(Beginning of Data in this exercise)

--- config.mk ---
export PLATFORM = sky130hd
export DESIGN_NAME = col_line_capture
export DESIGN_NICKNAME = d
export VERILOG_FILES = /design/src/rtl/col_cap_pkg.sv /design/src/rtl/nib_packer.sv /design/src/rtl/sel_ctrl.sv /design/src/rtl/line_store.sv /design/src/rtl/col_line_capture.sv
export SDC_FILE = /design/constraint.sdc
export NUM_CORES = 1
export LEC_CHECK = 0
export BUFFER_PORTS_ARGS = -buffer_cell sky130_fd_sc_hd__buf_2
export CORE_MARGIN = 10
export CORE_UTILIZATION = 61
export CTS_CLUSTER_DIAMETER = 120
export DETAILED_ROUTE_END_ITERATION = 7
export MAX_ROUTING_LAYER = met4
export PLACE_DENSITY = 0.84
export SKIP_CTS_REPAIR_TIMING = 1
export SLEW_MARGIN = 20
export SYNTH_ARGS = -nofsm -noshare
export SYNTH_HDL_FRONTEND = slang
export SYNTH_HIERARCHICAL = 1
export SYNTH_SLANG_ARGS = --single-unit
--- constraint.sdc ---
create_clock -name clk -period 5.1 [get_ports clk]
set_input_delay 0.51 -clock clk [delete_from_list [all_inputs] [get_ports clk]]
set_output_delay 0.51 -clock clk [all_outputs]
set_load 0.02 [all_outputs]
--- src/rtl/col_cap_pkg.sv ---
package col_cap_pkg;
  typedef enum logic [1:0] {
    ST_IDLE   = 2'd0,
    ST_ARMED  = 2'd1,
    ST_ACTIVE = 2'd2,
    ST_DONE   = 2'd3
  } cap_state_t;
endpackage

--- src/rtl/nib_packer.sv ---
module nib_packer #(
  parameter int BYTE_W = 8,
  localparam int NIB_W = BYTE_W / 2
) (
  input  logic              clk,
  input  logic              rst,
  input  logic              clr,
  input  logic              take,
  input  logic              wide_mode,
  input  logic [BYTE_W-1:0] din,
  output logic              byte_vld,
  output logic [BYTE_W-1:0] byte_data
);
  logic             phase_q;
  logic [NIB_W-1:0] low_q;

  always_ff @(posedge clk) begin
    if (rst || clr) begin
      phase_q <= 1'b0;
      low_q   <= '0;
    end else if (take && !wide_mode) begin
      if (!phase_q) begin
        low_q   <= din[NIB_W-1:0];
        phase_q <= 1'b1;
      end else begin
        phase_q <= 1'b0;
      end
    end
  end

  always_comb begin
    byte_vld  = take && (wide_mode || phase_q);
    byte_data = wide_mode ? din : {din[NIB_W-1:0], low_q};
  end

  // a byte is never emitted in narrow mode without a held first nibble
  assert_narrow_pair_R3: assert property (@(posedge clk) disable iff (rst)
    (byte_vld && !wide_mode) |-> phase_q);
endmodule

--- src/rtl/sel_ctrl.sv ---
module sel_ctrl
  import col_cap_pkg::*;
#(
  parameter int LINE_W  = 160,
  parameter int BYTE_W  = 8,
  parameter int GROUP_W = 16,
  localparam int NGRP   = LINE_W / GROUP_W,
  localparam int NBYTES = LINE_W / BYTE_W,
  localparam int CNT_W  = $clog2(NBYTES + 1)
) (
  input  logic            clk,
  input  logic            rst,
  input  logic            line_latch,
  input  logic            chip_en_in,
  input  logic            rev_dir,
  input  logic            byte_vld,
  output logic            selected,
  output logic [NGRP-1:0] ptr,
  output logic            half,
  output logic            cascade_out
);
  cap_state_t       st_q;
  logic [CNT_W-1:0] cnt_q;
  logic [NGRP-1:0]  start_ptr;

  localparam logic [CNT_W-1:0] LAST = CNT_W'(NBYTES - 1);

  always_comb begin
    start_ptr = rev_dir ? {1'b1, {(NGRP-1){1'b0}}} : {{(NGRP-1){1'b0}}, 1'b1};
    selected  = !line_latch &&
                ((st_q == ST_ACTIVE) || ((st_q == ST_ARMED) && chip_en_in));
    half      = cnt_q[0];
  end

  always_ff @(posedge clk) begin
    if (rst) begin
      st_q        <= ST_IDLE;
      ptr         <= {{(NGRP-1){1'b0}}, 1'b1};
      cnt_q       <= '0;
      cascade_out <= 1'b0;
    end else if (line_latch) begin
      st_q        <= ST_ARMED;
      ptr         <= start_ptr;
      cnt_q       <= '0;
      cascade_out <= 1'b0;
    end else begin
      if (st_q == ST_ARMED && chip_en_in) st_q <= ST_ACTIVE;
      if (byte_vld) begin
        cnt_q <= cnt_q + 1'b1;
        if (cnt_q[0]) ptr <= rev_dir ? (ptr >> 1) : (ptr << 1);
        if (cnt_q == LAST) begin
          st_q        <= ST_DONE;
          cascade_out <= 1'b1;
        end
      end
    end
  end

  assert_ptr_onehot_R4: assert property (@(posedge clk) disable iff (rst)
    $onehot0(ptr));
  assert_casc_desel_R6: assert property (@(posedge clk) disable iff (rst)
    cascade_out |-> !selected);
  assert_latch_clear_R8: assert property (@(posedge clk) disable iff (rst)
    line_latch |=> (!cascade_out && cnt_q == '0));
  assert_ptr_hold_R7: assert property (@(posedge clk) disable iff (rst)
    (!byte_vld && !line_latch) |=> $stable(ptr));
endmodule

--- src/rtl/line_store.sv ---
module line_store #(
  parameter int LINE_W  = 160,
  parameter int BYTE_W  = 8,
  parameter int GROUP_W = 16,
  localparam int NGRP   = LINE_W / GROUP_W,
  localparam int NBYTES = LINE_W / BYTE_W,
  localparam int BPG    = GROUP_W / BYTE_W,
  localparam int IDX_W  = $clog2(NBYTES)
) (
  input  logic              clk,
  input  logic              rst,
  input  logic              line_latch,
  input  logic              wr_en,
  input  logic [NGRP-1:0]   ptr,
  input  logic              half,
  input  logic [BYTE_W-1:0] wr_data,
  output logic [LINE_W-1:0] line_q
);
  logic [BYTE_W-1:0] mem [NBYTES];
  logic [LINE_W-1:0] flat;
  logic [IDX_W-1:0]  wr_idx;

  always_comb begin
    wr_idx = '0;
    for (int g = 0; g < NGRP; g++)
      if (ptr[g]) wr_idx = IDX_W'(g * BPG) | IDX_W'(half);
  end

  always_ff @(posedge clk) begin
    if (rst) begin
      for (int i = 0; i < NBYTES; i++) mem[i] <= '0;
    end else if (wr_en && (ptr != '0)) begin
      mem[wr_idx] <= wr_data;
    end
  end

  for (genvar i = 0; i < NBYTES; i++) begin : g_flat
    assign flat[i*BYTE_W +: BYTE_W] = mem[i];
  end

  always_ff @(posedge clk) begin
    if (rst)             line_q <= '0;
    else if (line_latch) line_q <= flat;
  end

  assert_line_hold_R8: assert property (@(posedge clk) disable iff (rst)
    !line_latch |=> $stable(line_q));
endmodule

--- src/rtl/col_line_capture.sv ---
module col_line_capture #(
  parameter int LINE_W  = 160,
  parameter int BYTE_W  = 8,
  parameter int GROUP_W = 16,
  localparam int NGRP   = LINE_W / GROUP_W
) (
  input  logic              clk,
  input  logic              rst,
  input  logic              line_latch,
  input  logic              chip_en_in,
  input  logic              data_stb,
  input  logic              wide_mode,
  input  logic              rev_dir,
  input  logic [BYTE_W-1:0] din,
  output logic              cascade_out,
  output logic [LINE_W-1:0] line_q
);
  logic              selected, take, byte_vld, half;
  logic [BYTE_W-1:0] byte_data;
  logic [NGRP-1:0]   ptr;

  assign take = data_stb && selected;

  nib_packer #(.BYTE_W(BYTE_W)) u_pack (
    .clk(clk), .rst(rst), .clr(line_latch), .take(take),
    .wide_mode(wide_mode), .din(din),
    .byte_vld(byte_vld), .byte_data(byte_data)
  );

  sel_ctrl #(.LINE_W(LINE_W), .BYTE_W(BYTE_W), .GROUP_W(GROUP_W)) u_sel (
    .clk(clk), .rst(rst), .line_latch(line_latch), .chip_en_in(chip_en_in),
    .rev_dir(rev_dir), .byte_vld(byte_vld), .selected(selected),
    .ptr(ptr), .half(half), .cascade_out(cascade_out)
  );

  line_store #(.LINE_W(LINE_W), .BYTE_W(BYTE_W), .GROUP_W(GROUP_W)) u_store (
    .clk(clk), .rst(rst), .line_latch(line_latch), .wr_en(byte_vld),
    .ptr(ptr), .half(half), .wr_data(byte_data), .line_q(line_q)
  );

  // nothing is accepted in a line-latch cycle
  assert_latch_blocks_R9: assert property (@(posedge clk) disable iff (rst)
    line_latch |-> !take);
endmodule

Yosys cells after proc, flatten, opt, wreduce, memory -nomap -nowiden --
Memories as Yosys holds them, arrays and structs flattened. A register that Yosys moved wholly into a read port is not among the register bits. Cells that the tools add are included. W data, S select, Z words.
Storage, ports and cells: register bits 23, memory bits (writable) 160, output and inout port bits 161, memories kept 1
Memories:
- u_store.mem | words 20, bits a word 8, rd ports 20, clocked after memory_dff 20, write ports 20, RTL line line_store.sv:19 | logic [BYTE_W-1:0] mem [NBYTES];
Operators by class: add/subtract/negate cells 1, eq/ne operators 3, mux-type cells 29, bitwise operators 1, reductions and logical operators 19
Operators by type and width (count):
- $mux W10 | 5
- $mux W5 | 10
- $mux W8 | 2
- $reduce_bool A10 Y1 | 1
- $mux W1 | 9
- $reduce_or A8 Y1 | 1
- $logic_and A1 B1 Y1 | 6
- $mux W2 | 3
- $reduce_and A2 Y1 | 3
- $add A5 B1 Y5 const B | 1
- $eq A5 B5 Y1 const B | 1
- $reduce_bool A2 Y1 | 2
- $logic_or A1 B1 Y1 | 3
- $eq A2 B1 Y1 const B | 1
- $eq A2 B2 Y1 const B | 1
- $logic_not A1 Y1 | 2
- $reduce_or A2 Y1 | 1
- $not A1 Y1 | 1

Longest topological paths before layout --
Gate-level depths: netlist of run 1.
depth after elaboration 12, depth in mapped cells 11, gate-level depth less buffers 9

Modules after synthesis --
The synthesis of run 1 kept the hierarchy.
By module, submodules not included:
- line_store | instances 1, cells each 954, area each 11638.7 sq um, seq. area each 8007.7 sq um
- sel_ctrl | instances 1, cells each 84, area each 809.5 sq um, seq. area each 360.3 sq um
- nib_packer | instances 1, cells each 28, area each 301.5 sq um, seq. area each 100.1 sq um
- col_line_capture | instances 1, cells each 1, area each 6.3 sq um, seq. area each 0.0 sq um

Least setup slack after synthesis of run 1 --
Ideal clock, no wire load.
path type input -> register, from in chip_en_in, to mem u_store.mem[1][0] (enable), arrival 2.750 ns, setup slack 1.975 ns, stages on the path 11, cell sequence nand2_1 -> mux2_2 -> nor2_1 -> and2_1 -> o21a_1 -> or4b_1 -> buf_4 -> nor4b_2 -> buf_2 -> inv_1 -> o21bai_1
RTL lines:
- start: declaration | RTL line col_line_capture.sv:10 | input logic chip_en_in,
- end: declaration | RTL line line_store.sv:19

==> metrics.md, run 1 <==
| Metric | Value |
|---|---|
| Status | completed |
| Number of buffers added on ports | 175 |
| Critical Path RT | 5220 ps |
| Final Hold Viols | 0 |
| Layout Skew | 11.1 ps |
| Post-Syn Instances | 1067 |
| Initial DRC count | 705 |
| Arrival time at the worst endpoint | 3750 ps |
| Max-slew violation count | 0 |
| H-tree depth | 2 |
| Max-cap violations | 0 |
| GR Util All Layers | 0.219 |
| Synthesized area | 12800 µm² |
| FMAX | 276 MHz |
| Number of flops mapped to enable cells by yosys | 160 |
| Synth Area per Inst | 12.0 µm² |
| Final Instance Area | 14900 µm² |
| Via/cell ratio | 5.52 |
| Largest family of logic cells by synthesized area | multiplexers |
| Synth Flop Type | dfxtp_1 |
| Boundary Pins | 176 |
| Fin worst setup slack | 1470 ps |
| Starting Density | 0.624 |
| Crit path launch type | register |
| Clock sink total | 343 |
| Seq/Total Area, Yosys | 0.664 |
| Layout area overhead | 16.9% |
| RD Place Congestion | 0.828 |
| Yosys cell types | 49 |
| Worst-margin pin slew | 1120 ps |
| Slew HR | 0.252 |
| Via count | 8379 |
| Pre-CTS WS | 1220 ps |
| Setup_tns | 0 ps |
| Worst skew pair latency | 500 ps |
| Register area | 8470 µm² |
| Compound-Gate Fraction of Synth Area | 0.0275 |
| Clk slew on worst S/H paths | 60 ps |
| Pwr dens | 387 nW/µm² |
| First-pass GRT wire length | 45800 µm |
| Detail Route Antenna Nets | 0 |
| Post-synth top area share | 0.377 |
| Row count | 52 |
| Grt ovf | 0 |
| # fillers | 1414 |
| Synthesis-stage register bit count | 343 |
| Largest net degree at the start of global routing | 115 |
| Commonest cells in the netlist | nor2_1, dfxtp_1, mux2i_1 |
| Die ar. | 27100 µm² |
| Die X | 165 µm |
| P_leak | 6.42 nW |
| Mux contribution to synthesized area | 0.144 |
| RSZ-0062 raised after global routing | no |
| Worst vdd ir | 0.212 mV |
| Initial antenna violation count | 1 |
| Fin crit share | 0.712 |
| Post-synth net total | 1083 |
| WL/cell | 19.6 µm |
| DR DRC count | 0 |
| Final HPWL DP | 19100 µm |
| Nets@finish | 1237 |
| Final min period | 3630 ps |
| Vias in the first global route | 8424 |
| Most common cell in the netlist | nor2_1 |
| Post-synthesis adder-cell area fraction | 0.000981 |
| Top cells by area, synth | edfxtp_1, dfxtp_1, mux2i_1 |
| CP endpoint kind | register |
| CORE AREA | 20400 µm² |
| Synth async-reset ratio | 0 |
| Cell taking the most area after synthesis | edfxtp_1 |
| Yosys warns | 6 |
| CTS tree | built |
| CTS buffer count | 35 |
| Crit Path Max Fanout | 11 |
| Post-Synth XOR/XNOR Area | 0.00343 |
| Drt pass-1 iters | 6 |
| Share of cells above drive strength 1 | 0.198 |
| Placed Area | 13800 µm² |
| Root Buffer | clkbuf_16 |
| Crit Path Category | reg2reg |
| Total wire length | 29700 µm |
| Setup-failing EPs final | 0 |
| Die height | 165 µm |
| Clk buf depth | 3 |
| Area occupied by multi-input gates | 4020 µm² |
| Worst min-delay path category | in2reg |
| Synth Area in Simple Gates | 0.137 |
[layer usage]
layer	wire, µm	track usage	vias to the layer above
met2	14400	0.342	347
met4	826	0.0829	0
met3	2450	0.0438	77
met1	12000	0.279	4005
met5	0	-	-
li1	-	-	3950
[path summary, 6_finish.rpt]
check | from | to | slack, ps | cells past startpoint
setup / recovery | u_sel/st_q[1]$_SDFF_PP0_ | u_store/mem[1][3]$_SDFFCE_PN0P_ | 1470 | 9
hold / removal | din[3] | u_pack/low_q[3]$_SDFFE_PP0P_ | 290 | 3
setup reg to reg | u_sel/st_q[1]$_SDFF_PP0_ | u_store/mem[1][3]$_SDFFCE_PN0P_ | 1470 | 9
hold reg to reg | u_sel/cascade_out$_SDFFE_PP0P_ | u_sel/cascade_out$_SDFFE_PP0P_ | 460 | 2
[power breakdown]
group	total (mW)	internal (mW)	leakage (nW)	switching (mW)
Sequential	3.02	2.97	3.15	0.0501
Clock	2.38	1.41	0.521	0.976
Combinational	0.366	0.120	2.75	0.247
Total	5.77	4.50	6.42	1.27
[flip-flops by register name, summed over array words and instances (netlist names)]
name,flops
u_sel/cascade_out,1
u_pack/phase_q,1
u_sel/st_q,2
u_pack/low_q,4
u_sel/cnt_q,5
u_store/mem,160
u_store/line_q,160
u_sel/ptr,10
[final cells by class]
cell class / count / area share
antenna: 1 / 0.000168
tap: 270 / 0.0227
inverter: 6 / 0.00151
multi-input combinational: 653 / 0.270
clock buffer: 59 / 0.0710
timing repair buffer: 182 / 0.0660
clock inverter: 3 / 0.000923
sequential: 343 / 0.568
[logic make-up (layout without fill, tap and decap cells)]
| logic type | after synthesis | after routing |
|---|---|---|
| compound gates | 48 | 48 |
| xor+xnor | 5 | 5 |
| fa+ha+maj | 1 | 1 |
| buf+inv | 71 | 250 |
| flops | 343 | 343 |
| mux | 182 | 182 |
| other cells | 0 | 1 |
| simple gates | 417 | 417 |
[layout by cell type (no fill, tap or decap), types with 3 or more instances in the layout]
master,count
a21oi_1,6
o21ai_0,3
a21o_1,11
or2_2,3
mux2_1,8
clkbuf_1,17
buf_4,5
edfxtp_1,160
clkbuf_16,37
nand2_1,40
inv_1,6
o21bai_1,10
nor2b_1,4
and2_1,9
nand2_2,3
a211oi_1,8
nor2_1,336
clkbuf_8,6
xor2_1,3
mux2i_1,173
dfxtp_1,183
buf_2,173
[metrics by stage]
| stage | std cells | hold slack (ps) | total power, mW | utilization |
|---|---|---|---|---|
| final | 1517 | 289 | 5.77 | 0.730 |
| after floorplan | 1067 | 453 | 3.31 | - |
| after global routing | 1517 | 288 | 5.97 | 0.730 |
| after detailed placement | 1452 | 442 | 3.44 | 0.674 |
| after global placement | 1452 | 432 | 3.43 | 0.674 |
| after CTS | 1514 | 270 | 5.81 | 0.726 |
[critical path: stages, from the launching register on]
cell	delay, ps
dfxtp_1	360
mux2_2	340
nor2_1	70
and2_1	190
o21a_1	360
or4b_1	690
nor4b_2	360
buf_4	210
inv_1	70
o21bai_1	590
Power figures use the tool's default switching activity.
==> run 2: changes to the inputs <==
--- a/config.mk
+++ b/config.mk
@@ -5,13 +5,14 @@
 export SDC_FILE = /design/constraint.sdc
 export NUM_CORES = 1
 export LEC_CHECK = 0
+export ABC_AREA = 1
 export BUFFER_PORTS_ARGS = -buffer_cell sky130_fd_sc_hd__buf_2
 export CORE_MARGIN = 10
-export CORE_UTILIZATION = 61
+export CORE_UTILIZATION = 51
 export CTS_CLUSTER_DIAMETER = 120
 export DETAILED_ROUTE_END_ITERATION = 7
 export MAX_ROUTING_LAYER = met4
-export PLACE_DENSITY = 0.84
+export PLACE_DENSITY = 0.75
 export SKIP_CTS_REPAIR_TIMING = 1
 export SLEW_MARGIN = 20
 export SYNTH_ARGS = -nofsm -noshare
==> constraint.sdc (replaced) <==
create_clock -name clk -period 3.2 [get_ports clk]
set_input_delay 0.32 -clock clk [delete_from_list [all_inputs] [get_ports clk]]
set_output_delay 0.32 -clock clk [all_outputs]
set_load 0.02 [all_outputs]
==> metrics.md, run 2 <==
| Metric | Value |
|---|---|
| H-tree depth | 2 (unchanged) |
| R2R cell count | 14 (was 9) |
| R2R setup slack | 610 ps (was 1470 ps) |
| Arrival time at the worst endpoint | 2760 ps (was 3750 ps) |
| Initial antenna violation count | 0 (was 1) |
| Compound-Gate Fraction of Synth Area | 0.0752 (was 0.0275) |
| Root Buffer | clkbuf_16 (unchanged) |
| Synth Area per Inst | 9.83 µm² (was 12.0 µm²) |
| Clk buf depth | 3 (unchanged) |
| Synthesized area | 12900 µm² (was 12800 µm²) |
| Status | completed (unchanged) |
| Post-Syn Instances | 1307 (was 1067) |
| P_leak | 6.32 nW (was 6.42 nW) |
| Detail Route Antenna Nets | 0 (unchanged) |
| RD Place Congestion | 0.843 (was 0.828) |
| CTS tree | built (unchanged) |
| Boundary Pins | 176 (unchanged) |
| Synth Area in Simple Gates | 0.223 (was 0.137) |
| Most common cell in the netlist | nor2_1 (unchanged) |
| Pwr dens | 644 nW/µm² (was 387 nW/µm²) |
| CTS buffer count | 35 (unchanged) |
| Nets@finish | 1473 (was 1237) |
| Placed Area | 13900 µm² (was 13800 µm²) |
| Top flop regs | u_store/line_q: 160 flops, u_store/mem: 160 flops, u_sel/ptr: 10 flops (unchanged) |
| Number of flops mapped to enable cells by yosys | 160 (unchanged) |
| DR DRC count | 0 (unchanged) |
| Register area | 8470 µm² (unchanged) |
| Most frequent cells in the layout | nor2_1, dfxtp_1, buf_2 (was nor2_1, dfxtp_1, buf_2, mux2i_1, edfxtp_1) |
| Drt pass-1 iters | 5 (was 6) |
| Post-synthesis adder-cell area fraction | 0.000973 (was 0.000981) |
| Hold Crit Depth | 2 (was 3) |
| Worst skew pair latency | 510 ps (was 500 ps) |
| Total wire length | 31100 µm (was 29700 µm) |
| Most common cell after layout, fill and taps aside | nor2_1 (unchanged) |
| Die X | 179 µm (was 165 µm) |
| Hold endpoint | u_sel/st_q[0]$_SDFF_PP0_ (was u_pack/low_q[3]$_SDFFE_PP0P_) |
| Post-synth net total | 1323 (was 1083) |
| Critical Path RT | 3370 ps (was 5220 ps) |
| Crit Path Max Fanout | 9 (was 11) |
| Largest net degree at the start of global routing | 97 (was 115) |
| Via/cell ratio | 5.18 (was 5.52) |
| CP endpoint kind | register (unchanged) |
| GR Util All Layers | 0.195 (was 0.219) |
| Cell taking the most area after synthesis | edfxtp_1 (unchanged) |
| Pre-CTS WS | 452 ps (was 1220 ps) |
| Crit path launch type | register (unchanged) |
| Vias in the first global route | 9066 (was 8424) |
| Setup-failing EPs final | 0 (unchanged) |
| Synthesis-stage register bit count | 343 (unchanged) |
| Final HPWL DP | 19700 µm (was 19100 µm) |
| Slew HR | 0.347 (was 0.252) |
| Top cells by area, synth | edfxtp_1, dfxtp_1, nor2_1 (was edfxtp_1, dfxtp_1, mux2i_1) |
| Worst hold slack | 177 ps (was 289 ps) |
| Layout area overhead | 17.2% (was 16.9%) |
| # fillers | 2074 (was 1414) |
| RSZ-0062 raised after global routing | no (unchanged) |
| Final Hold Viols | 0 (unchanged) |
| Worst-margin pin slew | 978 ps (was 1120 ps) |
| Die height | 179 µm (was 165 µm) |
| Via count | 9393 (was 8379) |
| Max-slew violation count | 0 (unchanged) |
| Number of buffers added on ports | 175 (unchanged) |
| Reg2reg end | u_store/mem[5][4]$_SDFFCE_PN0P_ (was u_store/mem[1][3]$_SDFFCE_PN0P_) |
| Row count | 58 (was 52) |
| Fin crit share | 0.810 (was 0.712) |
| Final Util | 0.603 (was 0.730) |
| Clock sink total | 343 (unchanged) |
| CORE AREA | 25000 µm² (was 20400 µm²) |
| Area occupied by multi-input gates | 3840 µm² (was 4020 µm²) |
| ANT cells | 0 (was 1) |
| Worst r2r src | u_sel/st_q[1]$_SDFF_PP0_ (unchanged) |
| Largest family of logic cells by synthesized area | simple AND/OR/NAND/NOR gates (was multiplexers) |
| Commonest cells in the netlist | nor2_1, dfxtp_1, o21ai_0 (was nor2_1, dfxtp_1, mux2i_1) |
| Fin worst setup slack | 610 ps (was 1470 ps) |
| Synth async-reset ratio | 0 (unchanged) |
| Mux contribution to synthesized area | 0 (was 0.144) |
| Share of cells above drive strength 1 | 0.202 (was 0.198) |
| Initial DRC count | 926 (was 705) |
| Worst hold start | rst (was din[3]) |
| Max-cap violations | 0 (unchanged) |
| Setup_tns | 0 ps (unchanged) |
| Post-synth top area share | 0.374 (was 0.377) |
| Die ar. | 32000 µm² (was 27100 µm²) |
| First-pass GRT wire length | 48300 µm (was 45800 µm) |
| Post-Synth XOR/XNOR Area | 0 (was 0.00343) |
| Seq/Total Area, Yosys | 0.659 (was 0.664) |
| Starting Density | 0.515 (was 0.624) |
| Worst min-delay path category | in2reg (unchanged) |
| Final min period | 2590 ps (was 3630 ps) |
| Synth Flop Type | dfxtp_1 (unchanged) |
| Yosys warns | 6 (unchanged) |
| Worst vdd ir | 0.381 mV (was 0.212 mV) |
| Layout Skew | 19.3 ps (was 11.1 ps) |
| Final Instance Area | 15100 µm² (was 14900 µm²) |
| WL/cell | 17.2 µm (was 19.6 µm) |
| Crit Path Category | reg2reg (unchanged) |
| Yosys cell types | 34 (was 49) |
| FMAX | 386 MHz (was 276 MHz) |
| Grt ovf | 0 (unchanged) |
| Clk slew on worst S/H paths | 60 ps (about the same) |
## run 2: critical path: stages, from the launching register on
cell     delay, ps
dfxtp_1        310
inv_1           60
nand2_1         50
nand2_1         50
nand2_1         60
nor2_1          90
nand2_1         60
inv_1           60
inv_1           40
nor2_1         130
inv_1           70
nor2_1         210
and3_1         520
nand4_4        210
nand2_1        360
## run 2: area by class of cell
type	count	area share
inverters	39	0.0102
well taps	330	0.0274
flip-flops and latches	343	0.562
clock buffers	48	0.0685
repair buffers	194	0.0678
clock inverters	15	0.00880
multi-input cells	844	0.255
## run 2: logic make-up (layout without fill, tap and decap cells)
logic type               Yosys count  in the layout
AO/OA/AOI/OAI                    192            192
AND/OR/NAND/NOR                  651            651
flip-flops                       343            343
buffers and inverters            120            296
adder cells (fa/ha/maj)            1              1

(End of Data in this exercise)

Required work - From the entries above, copy out every line where the string "degree" appears.

Exercise answer -
| Largest net degree at the start of global routing | 115 |
| Largest net degree at the start of global routing | 97 (was 115) |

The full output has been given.